REQUIRED WORK:
The answer is a number and only a number: how many lines of the data include the string "over"?

Stored dataset items
What follows belongs to an exercise in optimizing a design on an open flow for a short achievable clock period and few clock cycles; a production flow would make more cautious choices.
The RTL was checked by simulation tests, not by an equivalence proof against the original design.
Power is estimated from default activity; no workload was simulated.

Setup of try-umber:
==> flow/design.v (excerpt) <==
module core (
    input clk,
    input reset,
    output [11:0] imem_addr,
    input [15:0] imem_data,
    output wb_valid,
    output [2:0] wb_reg,
    output [15:0] wb_data
);
Size: about 640 flip-flops, ~50 I/O pins, about 0.030 sq mm of cells after synthesis.
==> flow/config.mk <==
export PLATFORM = sky130hd
export DESIGN_NAME = core
export DESIGN_NICKNAME = core
export VERILOG_FILES = /design/flow/design.v
export SDC_FILE = /design/flow/constraint.sdc
export NUM_CORES = 4
export LEC_CHECK = 0
export CAP_MARGIN = 20
export CORE_MARGIN = 2
export CORE_UTILIZATION = 50
export PLACE_DENSITY = 0.7
export SETUP_SLACK_MARGIN = 3.6
export SLEW_MARGIN = 20
export TNS_END_PERCENT = 100
==> flow/constraint.sdc <==
create_clock -name core_clock -period 6.0 [get_ports {clk}]
set_input_delay 1.2000 -clock core_clock [delete_from_list [all_inputs] [get_ports {clk}]]
set_output_delay 1.2000 -clock core_clock [all_outputs]
set_load 0.01 [all_outputs]
run.sh (not shown) runs the stock make flow with config.mk's settings and CLKGATE_MAP_FILE= SYNTH_SCRIPT=/design/flow/synth_recipe.tcl, a recipe that flattens the netlist after the stock synthesis.
try-umber finished end to end and its layout was clean on timing, DRC and antenna.
Testbench counts of try-umber, summed over its fixed seeds: cycles 66,292.
## Diff of input files: try-raven against try-umber
--- a/flow/config.mk
+++ b/flow/config.mk
@@ -8,7 +8,6 @@
 export CAP_MARGIN = 20
 export CORE_MARGIN = 2
-export CORE_UTILIZATION = 50
-export PLACE_DENSITY = 0.7
-export SETUP_SLACK_MARGIN = 3.6
+export CORE_UTILIZATION = 40
+export SETUP_SLACK_MARGIN = 3.5
 export SLEW_MARGIN = 20
 export TNS_END_PERCENT = 100
Comparing count of antenna diodes in the layout for try-raven and try-umber, the bigger number came from try-umber.
From try-umber to try-raven the numbers moved as follows: fraction of power consumed by combinational cells decreased 2.8 points; met3 wirelength from detailed routing decreased 4400 um; area growth from synthesis to final layout decreased 5.9 points; global-route usage decreased 7.8 points.
In the flow results for try-raven and try-umber, the final-layout non-clock buffer area share is smaller on try-raven.
Diff try-umber..try-raven | number of synthesized flops with an enable pin | unchanged
Per the comparison of try-raven with try-umber, met2 track demand over resource in global routing dropped 11 points, maximum frequency barely changed.
#### Input delta (try-zinc over try-raven)
--- a/flow/config.mk
+++ b/flow/config.mk
@@ -9,4 +9,5 @@
 export CORE_MARGIN = 2
 export CORE_UTILIZATION = 40
+export GPL_ROUTABILITY_DRIVEN = 0
 export SETUP_SLACK_MARGIN = 3.5
 export SLEW_MARGIN = 20
Results
- Min relative contribution of combinational cells to total power across try-raven and try-zinc: try-raven
- | part of the power in registers | lower: try-zinc |
- Pin count of the biggest net entering global routing, try-raven and try-zinc: higher on try-zinc
- Compared with try-raven, first-iteration DRC count in try-zinc increased by a few percent.
## Diff of input files: try-fjord against try-zinc
--- a/flow/config.mk
+++ b/flow/config.mk
@@ -9,5 +9,6 @@
 export CORE_MARGIN = 2
 export CORE_UTILIZATION = 40
-export GPL_ROUTABILITY_DRIVEN = 0
+export CTS_CLUSTER_DIAMETER = 100
+export CTS_CLUSTER_SIZE = 30
 export SETUP_SLACK_MARGIN = 3.5
 export SLEW_MARGIN = 20
### Flow results
try-fjord vs. try-zinc: switching share of power went up by 2.0 points. Diff try-fjord and try-zinc: detailed-route via count higher in try-zinc. After detailed routing, try-zinc needs more wire than try-fjord.
[inputs] try-cedar vs try-fjord
--- a/flow/config.mk
+++ b/flow/config.mk
@@ -6,9 +6,8 @@
 export NUM_CORES = 4
 export LEC_CHECK = 0
+export ABC_AREA = 1
 export CAP_MARGIN = 20
 export CORE_MARGIN = 2
 export CORE_UTILIZATION = 40
-export CTS_CLUSTER_DIAMETER = 100
-export CTS_CLUSTER_SIZE = 30
 export SETUP_SLACK_MARGIN = 3.5
 export SLEW_MARGIN = 20
==> comparison <==
When try-cedar is measured against try-fjord, its final wirelength turns out about 26% higher.
try-cedar ended with every stage complete and zero timing, DRC or antenna violations.
try-cedar against try-fjord: area after synthesis shows an increase of 7.5%; shortest period the worst path allows moved up; post-layout total power rose about 15%; count of nets after finishing now sits higher.

-- re-timing with driven ports --
The flow's constraints put no driver on any port. The routed layouts listed below were extracted and timed again, unchanged, in two steps.
Step 1, drivers: a clkbuf_16 drives clk and a buf_2 each remaining input, both assumed.
Step 2 times the ports against the registers' clock, not the clock port: input delays grow and output delays shrink by t, the midpoint of the rising clock arrivals with the driver on.
Slacks: ideal ports / drivers / drivers and shift; pairs: ideal ports / drivers.
run | t (ns) | slack for setup (ns) | worst hold slack (ns)
try-umber | 0.673 | 3.436 / 3.374 / 2.717 | 0.324 / 0.324 / 0.324
try-raven | 0.667 | 3.438 / 3.380 / 2.794 | 0.327 / 0.327 / 0.327
try-zinc | 0.676 | 3.370 / 3.343 / 2.667 | 0.325 / 0.325 / 0.325
try-fjord | 0.679 | 3.394 / 3.336 / 2.794 | 0.339 / 0.339 / 0.339
try-cedar | 0.695 | 3.382 / 3.315 / 2.826 | 0.323 / 0.323 / 0.323
After both steps every run listed still meets setup and hold. For try-umber, which loses most, drivers alone change the setup slack by -0.062 ns; drivers and shift together by -0.719 ns.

RESPONSE BOX:
3